The First ISLSCP Field Experiment performed by NASA involved 12 PAMII stations from March, 1987 through November, 1988. It continues to operate with 8 stations through the summer of 1989. These stations are arranged in a modest network around the Konza Natural Grasslands Area immediately south of Manhatten, Kansas. The PAM Compact Base Station was deployed at Kansas State University during the summer of 1987 in support of intensive field operations. The FIFE experiment involves a host of investigators studying a wide variety of phenomenon involved in argricultural and climatological research such as surface radiation biology and soil moisture, surface aerosol transport, and ground based intercomparisons for satellite sensing systems. PAM stations were highly modified in support of this study. Special analog sensing boards were installed in the remote stations to permit interfacing of radiometric sensors (long and shortwave global, diffuse, reflected, photosynthetically active and net radiation), and soil temperature sensors. For the first time, PAM stations recorded the w-wind component as well. During wintertime operations, Rotronic humicap temperature and humidity sensors were installed. In Boulder, NCAR was called upon to receive and archive data telemetered over the GOES system from U.S.Army Corps of Engineers platforms which were part of the study.

 

Project VALI Dr. Gabor Vali Dept. of Atmospheric Sciences University of Wyoming

The In Cloud Oxidation Experiment has made use of a single PAM station throughout 1988 to support field measurements for the study of in-cloud sulphur dioxide oxidation. The station, located on Elk Mountain approximately 80 miles north-west of Laramie, has been used to thermodynamically estimate the cloud base height and evaluate the investigator's plume release experiments. Researchers have also utilized the PAM wind and temperature readings to determine the optimal conditions in which to release tracer gases for dispersion. These studies are significant in their contribution toward quantifying the yields of acid sulfate in orographic clouds and understanding acidic deposition. The PAM station was adapted with a Rotronic humidity sensor to provide data in sub-freezing conditions, as well as an Epply pyranometer. Investigators have routinely accessed the NCAR computer base to recover PAM data via modem from Laramie.

 

Project POPE Dr.
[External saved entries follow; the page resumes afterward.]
[src/rtl/spi7seg_pkg.sv]
// Shared command encodings and frame layout for the SPI receive path and the
// seven-segment display stage.
package spi7seg_pkg;

  localparam logic [1:0] CMD_NOP     = 2'b00;
  localparam logic [1:0] CMD_BLINK   = 2'b01;
  localparam logic [1:0] CMD_DISPLAY = 2'b10;
  localparam logic [1:0] CMD_FLUSH   = 2'b11;

  localparam int unsigned FRAME_BITS = 6;

  typedef struct packed {
    logic [1:0] cmd;
    logic [3:0] data;
  } frame_t;

  // SHIFT means a partial frame is held (bit counter non-zero).
  typedef enum logic {
    ST_IDLE,
    ST_SHIFT
  } rx_state_e;

  function automatic logic is_queued(input logic [1:0] cmd);
    return (cmd == CMD_DISPLAY) || (cmd == CMD_BLINK);
  endfunction

endpackage

[src/rtl/frame_fifo.sv]
// Single-clock synchronous FIFO with flush; head is presented combinationally
// and reads as zero while empty.
module frame_fifo #(
  parameter int unsigned DEPTH = 4,
  parameter int unsigned WIDTH = 6
) (
  input  logic                     sclk,
  input  logic                     rst_n,
  input  logic                     push,
  input  logic                     pop,
  input  logic                     flush,
  input  logic [WIDTH-1:0]         wdata,
  output logic [WIDTH-1:0]         rdata,
  output logic [$clog2(DEPTH):0]   level,
  output logic                     full,
  output logic                     empty
);

  localparam int unsigned PW = $clog2(DEPTH);
  localparam int unsigned LW = PW + 1;

  logic [WIDTH-1:0] mem [DEPTH];
  logic [PW-1:0]    wr_ptr;
  logic [PW-1:0]    rd_ptr;
  logic             do_push;
  logic             do_pop;

  assign full    = (level == LW'(DEPTH));
  assign empty   = (level == '0);
  assign do_pop  = pop && !empty;
  // A full FIFO still accepts a push when the head leaves on the same edge.
  assign do_push = push && (!full || do_pop);
  assign rdata   = empty ? '0 : mem[rd_ptr];

  always_ff @(posedge sclk) begin
    if (!rst_n || flush) begin
      wr_ptr <= '0;
      rd_ptr <= '0;
      level  <= '0;
    end else begin
      if (do_push) wr_ptr <= wr_ptr + PW'(1);
      if (do_pop)  rd_ptr <= rd_ptr + PW'(1);
      case ({do_push, do_pop})
        2'b10:   level <= level + LW'(1);
        2'b01:   level <= level - LW'(1);
        default: level <= level;
      endcase
    end
  end

  always_ff @(posedge sclk) begin
    if (rst_n && !flush && do_push) mem[wr_ptr] <= wdata;
  end

endmodule

[src/rtl/spi_frame_fifo_rx.sv]
// SPI mode-0 frame deserializer and command decoder feeding a frame FIFO
// towards the seven-segment display stage.
module spi_frame_fifo_rx #(
  parameter int unsigned FRAME_BITS = 6,
  parameter int unsigned DEPTH      = 4
) (
  input  logic                   sclk,
  input  logic                   rst_n,
  input  logic                   ss,
  input  logic                   mosi,
  output logic                   frm_valid,
  input  logic                   frm_ready,
  output logic [1:0]             frm_cmd,
  output logic [3:0]             frm_data,
  output logic [$clog2(DEPTH):0] fifo_level,
  output logic                   overflow,
  output logic [3:0]             abort_cnt
);

  import spi7seg_pkg::*;

  localparam int unsigned CW = $clog2(FRAME_BITS);

  rx_state_e               state_q;
  rx_state_e               state_d;
  logic [CW-1:0]           bit_cnt;
  logic [FRAME_BITS-2:0]   shift_q;
  logic                    frame_done;
  logic                    abort;
  frame_t                  frame;
  logic                    push;
  logic                    flush;
  logic                    pop;
  logic                    full;
  logic                    empty;
  frame_t                  head;

  assign frame = frame_t'({shift_q, mosi});

  always_ff @(posedge sclk) begin
    if (!rst_n) state_q <= ST_IDLE;
    else        state_q <= state_d;
  end

  always_comb begin
    state_d = state_q;
    if (ss || (bit_cnt == CW'(FRAME_BITS - 1))) state_d = ST_IDLE;
    else                                         state_d = ST_SHIFT;
  end

  always_comb begin
    frame_done = 1'b0;
    abort      = 1'b0;
    if (ss) abort      = (state_q == ST_SHIFT);
    else    frame_done = (bit_cnt == CW'(FRAME_BITS - 1));
  end

  always_ff @(posedge sclk) begin
    if (!rst_n || ss) begin
      shift_q <= '0;
      bit_cnt <= '0;
    end else begin
      shift_q <= {shift_q[FRAME_BITS-3:0], mosi};
      bit_cnt <= frame_done ? '0 : bit_cnt + CW'(1);
    end
  end

  assign push  = frame_done && is_queued(frame.cmd);
  assign flush = frame_done && (frame.cmd == CMD_FLUSH);
  assign pop   = frm_valid && frm_ready;

  frame_fifo #(
    .DEPTH (DEPTH),
    .WIDTH ($bits(frame_t))
  ) u_fifo (
    .sclk  (sclk),
    .rst_n (rst_n),
    .push  (push),
    .pop   (pop),
    .flush (flush),
    .wdata (frame),
    .rdata (head),
    .level (fifo_level),
    .full  (full),
    .empty (empty)
  );

  assign frm_valid = !empty;
  assign frm_cmd   = head.cmd;
  assign frm_data  = head.data;

  always_ff @(posedge sclk) begin
    if (!rst_n || flush)            overflow <= 1'b0;
    else if (push && full && !pop)  overflow <= 1'b1;
  end

  always_ff @(posedge sclk) begin
    if (!rst_n)                        abort_cnt <= '0;
    else if (abort && abort_cnt != '1) abort_cnt <= abort_cnt + 4'd1;
  end

endmodule

[config.mk]
export PLATFORM = sky130hd
export DESIGN_NAME = spi_frame_fifo_rx
export DESIGN_NICKNAME = d
export VERILOG_FILES = /design/src/rtl/spi7seg_pkg.sv /design/src/rtl/frame_fifo.sv /design/src/rtl/spi_frame_fifo_rx.sv
export SDC_FILE = /design/constraint.sdc
export NUM_CORES = 1
export LEC_CHECK = 0
export ABC_AREA = 1
export CAP_MARGIN = 10
export CELL_PAD_IN_SITES_DETAIL_PLACEMENT = 0
export CELL_PAD_IN_SITES_GLOBAL_PLACEMENT = 1
export CORE_ASPECT_RATIO = 1.2
export CORE_MARGIN = 3
export CORE_UTILIZATION = 43
export DETAILED_ROUTE_END_ITERATION = 8
export PLACE_DENSITY_LB_ADDON = 0.1
export SLEW_MARGIN = 40
export SYNTH_ARGS = -nofsm -noshare
export SYNTH_HDL_FRONTEND = slang
export SYNTH_SLANG_ARGS = --single-unit
[constraint.sdc]
create_clock -name sclk -period 2.1 [get_ports sclk]
set_input_delay 0.315 -clock sclk [delete_from_list [all_inputs] [get_ports sclk]]
set_output_delay 0.315 -clock sclk [all_outputs]
set_load 0.05 [all_outputs]
Yosys cells after proc, flatten, opt, wreduce, memory -nomap -nowiden
Memory sizes are Yosys's and may differ from the RTL's. A register that Yosys moved wholly into a read port is not among the register bits.
Index checks and enable logic that the tools add are counted.
{"block": "word_totals", "ff_bits": 21, "mem_bits_rw": 24, "input_bits": 5, "wordCells": 55, "memories": 1}
{"memory": "u_fifo.mem", "depth": 4, "width": 6, "rd": 1, "rd_ports_with_merged_regs": 1, "wr": 1, "line_no": "frame_fifo.sv:22", "source": "logic [WIDTH-1:0] mem [DEPTH];"}
{"block": "classes", "add_sub_neg": 6, "eq_ne": 8, "muxes": 9, "n_reduce_logical": 23}
{"cell": "$logic_and 1x1->1", "n": 10}
{"cell": "$add 3x1->3 const B", "n": 2}
{"cell": "$eq 2x2->1 const B", "n": 3}
{"cell": "$eq 3x3->1 const B", "n": 2}
{"cell": "$mux 6", "n": 1}
{"cell": "$pmux 3 s2", "n": 1}
{"cell": "$logic_not 1->1", "n": 5}
{"cell": "$logic_or 1x1->1", "n": 5}
{"cell": "$mux 1", "n": 5}
{"cell": "$add 2x1->2 const B", "n": 2}
{"cell": "$add 4x1->4 const B", "n": 1}
{"cell": "$eq 2x1->1 const B", "n": 2}
{"cell": "$mux 2", "n": 2}
{"cell": "$ne 4x4->1 const B", "n": 1}
{"cell": "$logic_not 3->1", "n": 1}
{"cell": "$sub 3x1->3 const B", "n": 1}
{"cell": "$reduce_bool 2->1", "n": 1}
{"cell": "$reduce_or 2->1", "n": 1}

Logic depth before layout (Yosys ltp)
{"block": "depth", "word_depth": 9, "depth_mapped": 12, "mapped_depth_nobuf": 12}

Modules after synthesis
From an unflattened synthesis, not the netlist that was laid out.
{"block": "hier_totals", "cells_unflattened": 224, "area_unflattened_um2": 2089.5}
{"mod": "frame_fifo", "n_inst": 1, "cells_per_inst": 147, "area_per_inst_um2": 1490.2, "seq_area_each_um2": 900.9}
{"mod": "spi_frame_fifo_rx", "n_inst": 1, "cells_per_inst": 77, "area_per_inst_um2": 599.3, "seq_area_each_um2": 280.3}

Worst setup path before layout
No wires, ideal clock.
{"block": "synth_timing", "kind": "flip-flop to output port", "startpoint": "register u_fifo.level[2]", "endpoint": "output port frm_cmd[0]", "arrival_ps": 2033, "required_time_ps": 1785, "slack_ps": -248, "stages_incl_launch_ff": 5, "path_buffers": 0, "path_cell_list": "dfxtp_1 > inv_1 > nand2_2 > inv_1 > a21oi_1"}
{"block": "synth_via", "elab_chain_len": 2}
{"element": "from (decl)", "line_no": "frame_fifo.sv:14", "source": "output logic [$clog2(DEPTH):0] level,"}
{"element": "from (signal assigned)", "line_no": "frame_fifo.sv:44", "source": "2'b10: level <= level + LW'(1);"}
{"element": "from (signal assigned)", "line_no": "frame_fifo.sv:45", "source": "2'b01: level <= level - LW'(1);"}
{"element": "from (signal assigned)", "line_no": "frame_fifo.sv:46", "source": "default: level <= level;"}
{"element": "$logic_not 3->1", "line_no": "frame_fifo.sv:29", "source": "assign empty = (level == '0);"}
{"element": "$mux 6", "line_no": "frame_fifo.sv:33", "source": "assign rdata = empty ? '0 : mem[rd_ptr];"}
{"element": "to (decl)", "line_no": "spi_frame_fifo_rx.sv:13", "source": "output logic [1:0] frm_cmd,"}
No other way between the ends.

==> impl_metrics.sql <==
INSERT INTO impl_metrics (metric_group, metric, value, unit) VALUES
('placement', 'buffer_ports.inserted', '19', ''),
('clocking', 'cts_buffers', '5', ''),
('layout', 'multiInputGateArea', '650.6', 'sq um'),
('power', 'netSwitchingFraction', '0.3831', ''),
('yosys', 'synth_simple_gate_area_share', '0.1688', ''),
('placement', 'placement.setup.worst_slack', '56.15', 'ps'),
('timing', 'max_freq', '513.7', 'MHz'),
('grt', 'globalRoute.totalOverflow', '0', ''),
('critical_path', 'worst_setup_path_end_kind', 'primary output', ''),
('floorplan', 'i_o_pin_count', '20', ''),
('yosys', 'synth-seq-area-share', '0.6013', ''),
('critical_path', 'arrival', '1630', 'ps'),
('detailed_routing', 'drt-wirelength-per-cell', '13.09', 'microns'),
('status', 'run_status', 'finished, final reports clean', ''),
('yosys', 'synth.lib_cells_used.distinct', '22', ''),
('min_path', 'min_path_type', 'flop to flop', ''),
('layout', 'drive_gt1_frac', '0.1453', ''),
('grt', 'grtUsageTotal', '0.1595', ''),
('power', 'total_switching_power', '0.001120', 'W'),
('clocking', 'cts_tree', 'built', ''),
('detailed_routing', 'dr.first_iter.drc_count', '67', ''),
('timing', 'finalCriticalPeriod', '1947', 'ps'),
('layout', 'sequential_cell_area', '0.001185', 'sq mm'),
('grt', 'pin_count_of_the_biggest_net_entering_global_routing', '17', ''),
('placement', 'dp.final_hpwl', '2747', 'microns'),
('power', 'static-leakage-power', '0.9923', 'nW'),
('layout', 'design.final.nets', '247', ''),
('layout', 'filler_cell_count', '390', ''),
('yosys', 'mappedNetlistArea', '0.001964', 'sq mm'),
('placement', 'postPlaceCellArea', '0.002330', 'sq mm'),
('yosys', 'synth_compound_gate_area_share', '0.09682', ''),
('power', 'internal_power', '0.001803', 'W'),
('floorplan', 'die_h', '80.04', 'microns'),
('detailed_routing', 'drt_wl_total', '3795', 'microns'),
('yosys', 'mappedNetlistNets', '216', ''),
('job', 'drv.max_cap_violation_count', '0', ''),
('grt', 'grt_antenna_before_repair', '0', ''),
('clocking', 'cts.sink_count', '47', ''),
('placement', 'gp_routability_congestion', '0.8307', ''),
('power', 'power_frac_clock', '0.227', ''),
('timing', 'worstMarginPinSlew', '501.1', 'ps'),
('timing', 'finalSetupViolCount', '0', ''),
('timing', 'finalHoldViolCount', '0', ''),
('timing', 'hold_slack', '463.4', 'ps'),
('yosys', 'synth_top_family_by_area', 'simple AND/OR/NAND/NOR gates', ''),
('critical_path', 'critical_path_class', 'flop to primary output', ''),
('detailed_routing', 'num_vias', '1450', ''),
('yosys', 'synth_adder_area_share', '0.06115', ''),
('critical_path', 'crit_fanout', '13', ''),
('timing', 'grt_setup_unrepaired', 'no', ''),
('timing', 'min_period_over_period', '0.9270', ''),
('timing', 'layout_setup_ws', '153.3', 'ps'),
('power', 'share_comb_of_total_power', '0.398', ''),
('detailed_routing', 'post_route_antenna_net_violation_count', '0', ''),
('floorplan', 'die_w', '67.70', 'microns'),
('layout', 'finish.instance_area', '0.002450', 'sq mm'),
('critical_path', 'cp.required', '1780', 'ps'),
('power', 'power.sequential.fraction', '0.374', ''),
('layout', 'final_cell_count_no_fill', '290', ''),
('yosys', 'avg_synthesized_cell_area', '9.725', 'sq um'),
('floorplan', 'initial_util', '0.4540', ''),
('clocking', 'cts_htree_levels', '2', ''),
('clocking', 'maximum_count_of_clock_buffers_along_a_single_path', '2', ''),
('timing', 'clock_skew', '6.060', 'ps'),
('clocking', 'clk_pin_slew_worst_paths', '90', 'ps'),
('yosys', 'synth_top_area_frac', '0.3669', ''),
('detailed_routing', 'detailedRoute.firstPassIterationCount', '4', ''),
('placement', 'place_inst', '282', ''),
('floorplan', 'core_area', '0.004327', 'sq mm'),
('detailed_routing', 'drc_markers', '0', ''),
('timing', 'timing.final.max_slew_violations', '0', '');
state kept, by name, summed over array words and instances (netlist names), named ones only:
register	count
overflow	1
u_fifo.rd_ptr	2
state_q	1
bit_cnt	3
u_fifo.wr_ptr	2
abort_cnt	4
u_fifo.mem	24
shift_q	5
u_fifo.level	3
path summary, 6_finish.rpt:
| path | end | depth (start not counted) | startpoint | slack, ps |
|---|---|---|---|---|
| setup / recovery | frm_cmd[0] | 4 | flop | 150 |
| hold / removal | flop | 2 | u_fifo.rd_ptr[1] | 460 |
| setup reg to reg | u_fifo.level[2] | 9 | shift_q[3] | 270 |
| hold reg to reg | flop | 2 | u_fifo.rd_ptr[1] | 460 |
cells in the final DEF (no fill, tap or decap), drive strengths merged:
cell type | netlist | final
bufinv | 0 | 1
nand2 | 12 | 12
clkinvlp | 0 | 1
xnor2 | 1 | 1
fa | 1 | 1
nand3 | 8 | 8
o21ai | 22 | 22
and3 | 1 | 1
inv | 33 | 34
clkdlybuf4s50 | 0 | 12
buf | 1 | 13
dlymetal6s2s | 0 | 1
edfxtp | 24 | 24
nand4 | 1 | 1
nor2 | 49 | 49
nor3 | 1 | 1
ha | 8 | 8
clkbuf | 1 | 5
a21oi | 16 | 16
dfxtp | 23 | 23
worst max-delay path, cell delays in order (launching register included):
cell and delay [ps]:
dfxtp_2 410, inv_1 300, o21ai_0 170, a21oi_1 270, buf_12 180
power by group through the flow:
| stage | sequential, W | clock, W | combinational (W) |
|---|---|---|---|
| 2_1_floorplan | 0.00117 | 0 | 0.000629 |
| 3_3_place_gp | 0.00111 | 0 | 0.00115 |
| 3_5_place_dp | 0.00111 | 0 | 0.00117 |
| 4_1_cts | 0.00109 | 0.000683 | 0.00118 |
| 5_1_grt | 0.00111 | 0.000718 | 0.00124 |
| 6_report | 0.00109 | 0.000664 | 0.00116 |
layout make-up:
type | count | share of cell area
clock buffer | 5 | 0.02809
clock inverter | 3 | 0.01890
inverter | 33 | 0.05056
multi-input combinational | 120 | 0.2656
sequential | 47 | 0.4837
tap | 56 | 0.02860
timing repair buffer | 26 | 0.1246
synthesized netlist by cell type, drive strengths merged:
library cell  number
a21oi             16
nor2              49
xnor2              1
nand4              1
nand2             12
edfxtp            24
nand3              8
o21ai             22
fa                 1
nor3               1
dfxtp             23
and3               1
inv               33
clkbuf             1
buf                1
ha                 8
stage by stage:
stage,setup TNS [ps],utilization
3_3_place_gp,0,0.5385
6_report,0,0.5662
3_5_place_dp,0,0.5385
4_1_cts,0,0.5654
2_1_floorplan,-1490,-
5_1_grt,0,0.5662
metal layers:
layer	global-route usage	routed length, microns	vias to the layer above
met2	0.2795	1987	40
li1	-	-	718
met4	0.06288	73	0
met3	0.05352	203	9
met5	0	0	-
met1	0.1718	1531	683
logic make-up after synthesis:
kind of cell	after synthesis
and+or+nand+nor	72
DFF	47
AOI/OAI and AO/OA	38
buffers and inverters	35
adders and majority gates	9
xor gates and xnor gates	1
timing repair:
item,CTS,global route
setup endpoints to repair,3,5
gates resized for setup,1,2
hold buffers,0,0
buffers inserted,0,0
(Power assumes the default switching activity.)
Brian Ridley NCAR/ACD

The Pacific Ocean Photochemistry Experiment required ground based meterological observations in conjunction with air sampling equipment for the study of the Pacific air mass near Hawaii's Mauna Loa Observatory from April through May, 1988. To fulfill this requirement, a standard PAM station was modified to permit direct downloading of data into the NCAR/ACD computers located on site, thereby providing more representative readings than could be obtained from the observatory. These PAM data were important in the determination of the boundary layer position to differentiate between air masses which were contaminated by the island versus the cleaner free troposphere. The experiment's goal was to expand the data base of information involving the photochemical relationship between the major odd nitrogen, odd hydrogen and odd oxygen species, remote tropospheric production and the loss of ozone. PAM Data were simultaneously transmitted to Boulder, Colorado which permitted SSSF personnel to examine the data integrity and better support the project.

 

Project SMILE Surface Mixed Layer Experiment (SMILE) Dr. Clive Dorman

Carl Friehe (University of California) and Clive Dorman (San Diego State University) utilized five PAM remote stations, one CLASS sounding system, and the PAM Compact Base station along the coast of northern California to investigate the effects of the lower atmosphere on the upper ocean layer over the continental shelf. The PAM stations were operated between November 1988 and July 1989, and the CLASS and Compact Base systems were on-site during intensive field operations between mid-February and mid-March 1989. Several hardware and electronic modifications were made to the PAM remote stations in anticipation of, and response to difficulties associated with the harsh marine environment. PAM data were used to estimate the marine boundary layer thickness, and to correlate mesoscale changes in the boundary layer with upper ocean changes, and to monitor the stability of the boundary layer between winter storms. The data were also needed to observe the near surface wind structure, particularly the variations within coastal storms. The stations were configured to record standard meteorological parameters in one-minute sampling intervals. CLASS was used to measure the marine atmospheric boundary layer thickness and the general structure of storm systems. The flights also assisted in the observation of cross coast circulation patterns and in the determination of wind stability. Between two and four soundings were flown each day by the investigator's personnel. The PAM Compact Base was also operated by project personnel. It was located at the Santa Rosa airport and was used for on-site weather observations and to assist aircraft operations.

 

Project SMOG Dr. Russell Dickerson

Dr. Russell Dickerson (University of Maryland) obtained the use of one PAM station for the study of trace gas constituents in the Shenanhoah National Park beginning in September, 1988. The study, denoted SMOG, is sponsored by the Environmental Protection Agency. Its objective is the observation of photochemical ozone production and reactive nitrogen compounds for modeling the origin and disposition of important gases which influence global climate and air quality. The PAMII station was extensively modified in order to meet scientific objectives. Analog digitization was added to acquire data from user sensors monitoring ozone, carbon-monoxide, nitric oxide and hydroxyl radical concentrations. Thirty-second data averages were obtained on a PAMII station for the first time. The data, telemetered every three minutes to NCAR's GOES receiving system, were observed by project personnel in near-real-time using NCAR analysis software over a high speed network connection with Maryland. NCAR support for Dr. Dickerson extends beyond the use of PAM. The ROBOT software package is being made available for data analysis on University of Maryland computers. Because SMOG field measurements will be needed for several years, NCAR is providing Dr. Dickerson with technical assistance in acquiring suitable hardware for an independent data monitoring system. [from a write-up by Dr. Dickerson...]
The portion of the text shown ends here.